Dataflow - 2024.2 English - XD100

Vitis Tutorials: AI Engine Development (XD100)

Document ID
XD100
Release Date
2024-12-06
Version
2024.2 English
  • The host applications store input data (i and j) in global memory (DDR) and turn on the PL HLS kernels (running at 300 MHz) and the AI Engine graph (running at 1GHz).

  • Data moves from DDR to the dual-channel HLS datamover kernel mm2s_mp. The i data goes into one channel and the j data goes into the other channel. Here, data movement switches from AXI-MM to AXI-Stream. The read/write bandwith of DDR is set to the default 0.04 Gbps.
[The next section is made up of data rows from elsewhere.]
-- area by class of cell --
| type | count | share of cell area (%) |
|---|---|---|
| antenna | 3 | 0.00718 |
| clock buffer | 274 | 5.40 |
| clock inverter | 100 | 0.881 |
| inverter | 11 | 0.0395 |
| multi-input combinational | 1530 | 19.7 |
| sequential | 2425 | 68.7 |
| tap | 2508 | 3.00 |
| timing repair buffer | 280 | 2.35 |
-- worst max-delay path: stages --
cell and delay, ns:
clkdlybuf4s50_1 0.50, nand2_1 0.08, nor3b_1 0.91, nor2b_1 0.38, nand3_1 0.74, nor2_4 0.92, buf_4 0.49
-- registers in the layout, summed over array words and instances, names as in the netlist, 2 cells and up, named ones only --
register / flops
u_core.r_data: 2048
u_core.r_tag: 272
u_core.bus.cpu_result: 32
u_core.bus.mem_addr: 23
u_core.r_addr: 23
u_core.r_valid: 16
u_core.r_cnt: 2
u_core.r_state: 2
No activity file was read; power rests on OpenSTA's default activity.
## src/rtl/spi_master.sv

```systemverilog
// spi_master: single-slave SPI master, one DATA_WIDTH-bit frame per start.
// SCLK idles low, CS active low, MOSI launched on SCLK rise, MISO sampled on
// SCLK fall. Default bit order is LSB first.
// Build option: define SPI_MASTER_MSB_FIRST_EN to send and receive MSB first;
// frame timing is identical in both orders.
//
// state | meaning
// IDLE  | CS high, waiting for start
// SETUP | CS low, one SCLK half-period before the first edge
// XFER  | SCLK toggling, 2*DATA_WIDTH half-periods
// HOLD  | CS still low, SCLK low, one half-period after the last edge
// GAP   | CS high for one half-period of minimum deselect time
module spi_master #(
  parameter int unsigned CLK_DIV    = 3,
  parameter int unsigned DATA_WIDTH = 8
) (
  input  logic                  clk,
  input  logic                  reset,
  input  logic                  start,
  input  logic [DATA_WIDTH-1:0] masterDataToSend,
  output logic [DATA_WIDTH-1:0] masterDataReceived,
  output logic                  busy,
  output logic                  done,
  output logic                  SCLK,
  output logic                  CS,
  output logic                  MOSI,
  input  logic                  MISO
);

  localparam int unsigned IDX_W = $clog2(DATA_WIDTH);
  localparam int unsigned CNT_W = IDX_W + 1;
  localparam int unsigned DIV_W = 8;

  typedef enum logic [2:0] {IDLE, SETUP, XFER, HOLD, GAP} state_t;

  state_t                state_q;
  logic [DIV_W-1:0]      div_q;
  logic [DIV_W-1:0]      div_d;
  logic [CNT_W-1:0]      bit_cnt_q;
  logic [DATA_WIDTH-1:0] tx_sh_q;
  logic [DATA_WIDTH-1:0] rx_sh_q;
  logic [DATA_WIDTH-1:0] rx_sh_d;
  logic [DATA_WIDTH-1:0] rx_out_q;
  logic                  busy_q;
  logic                  done_q;
  logic                  sclk_q;
  logic                  cs_q;
  logic                  mosi_q;
  logic                  tick;
  logic                  tx_bit;
  logic [IDX_W-1:0]      bit_idx;

  // Half-period divider wrap, bit-order dependent tx bit select and rx shift.
  always_comb begin
    tick    = (div_q == DIV_W'(CLK_DIV - 1));
    div_d   = tick ? '0 : div_q + DIV_W'(1);
    bit_idx = bit_cnt_q[IDX_W-1:0];
`ifdef SPI_MASTER_MSB_FIRST_EN
    tx_bit  = tx_sh_q[IDX_W'(DATA_WIDTH - 1) - bit_idx];
    rx_sh_d = {rx_sh_q[DATA_WIDTH-2:0], MISO};
`else
    tx_bit  = tx_sh_q[bit_idx];
    rx_sh_d = {MISO, rx_sh_q[DATA_WIDTH-1:1]};
`endif
  end

  // Frame sequencer; every output is a register written here.
  always_ff @(posedge clk) begin
    if (reset) begin
      state_q   <= IDLE;
      div_q     <= '0;
      bit_cnt_q <= '0;
      tx_sh_q   <= '0;
      rx_sh_q   <= '0;
      rx_out_q  <= '0;
      busy_q    <= 1'b0;
      done_q    <= 1'b0;
      sclk_q    <= 1'b0;
      cs_q      <= 1'b1;
      mosi_q    <= 1'b0;
    end else begin
      case (state_q)
        IDLE: begin
          div_q  <= '0;
          sclk_q <= 1'b0;
          cs_q   <= 1'b1;
          if (start) begin
            tx_sh_q <= masterDataToSend;
            busy_q  <= 1'b1;
            cs_q    <= 1'b0;
            state_q <= SETUP;
          end
        end
        SETUP: begin
          div_q <= div_d;
          if (tick) begin
            bit_cnt_q <= '0;
            state_q   <= XFER;
          end
        end
        XFER: begin
          div_q <= div_d;
          if (tick) begin
            if (!sclk_q) begin
              sclk_q <= 1'b1;
              mosi_q <= tx_bit;
            end else begin
              sclk_q    <= 1'b0;
              rx_sh_q   <= rx_sh_d;
              bit_cnt_q <= bit_cnt_q + CNT_W'(1);
              if (bit_cnt_q == CNT_W'(DATA_WIDTH - 1)) state_q <= HOLD;
            end
          end
        end
        HOLD: begin
          div_q <= div_d;
          if (tick) begin
            cs_q     <= 1'b1;
            mosi_q   <= 1'b0;
            rx_out_q <= rx_sh_q;
            done_q   <= 1'b1;
            state_q  <= GAP;
          end
        end
        GAP: begin
          done_q <= 1'b0;
          div_q  <= div_d;
          if (tick) begin
            busy_q  <= 1'b0;
            state_q <= IDLE;
          end
        end
        default: state_q <= IDLE;
      endcase
    end
  end

  assign masterDataReceived = rx_out_q;
  assign busy               = busy_q;
  assign done               = done_q;
  assign SCLK               = sclk_q;
  assign CS                 = cs_q;
  assign MOSI               = mosi_q;

endmodule

```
  • The AI Engine graph performs packet switching on the input_i data, so the i data needs to be packaged appropriately before being sent to the AI Engine. So from the mm2s_mp kernel, it is streamed to the HLS packet_sender kernel. The packet_sender kernel sends a packet header and appropriately asserts TLAST before sending packets of i data to the 100 input_i ports in the AI Engine.

  • The AI Engine graph expects the j data to be streamed directly into the AI Engine kernels, so no additional packaging is needed. The j data is directly streamed from the mm2s_mp kernel into the AI Engine.

  • The AI Engine distributes the gravity equation computations onto 100 accelerators (each using 4 AI Engine tiles). The AI Engine graph outputs new i data through the 100 output_i ports. The output_i data is also packet switched and needs to be appropriately managed by the packet_receiver.

  • The packet_receiever kernel receives a packet and evaluates the header as 0, 1, 2, or 3 and appropriately sends the output_i data to the k0, k1, k2, or k3 streams.

  • The s2mm_mp quad-channel HLS datamover kernel receives the output_i data and writes it to global memory (DDR). Here, data movement switches from AXI-Stream to AXI-MM.

  • Then, depending on the host application, the new output data is read and compared against the golden expected data or saved as the next iteration of i data and the AI Engine N-Body Simulator runs for another timestep.

Note: The entire design is a compute-bound problem, meaning we are limited to how fast the AI Engine tiles compute the floating-point gravity equations. This is not a memory-bound design.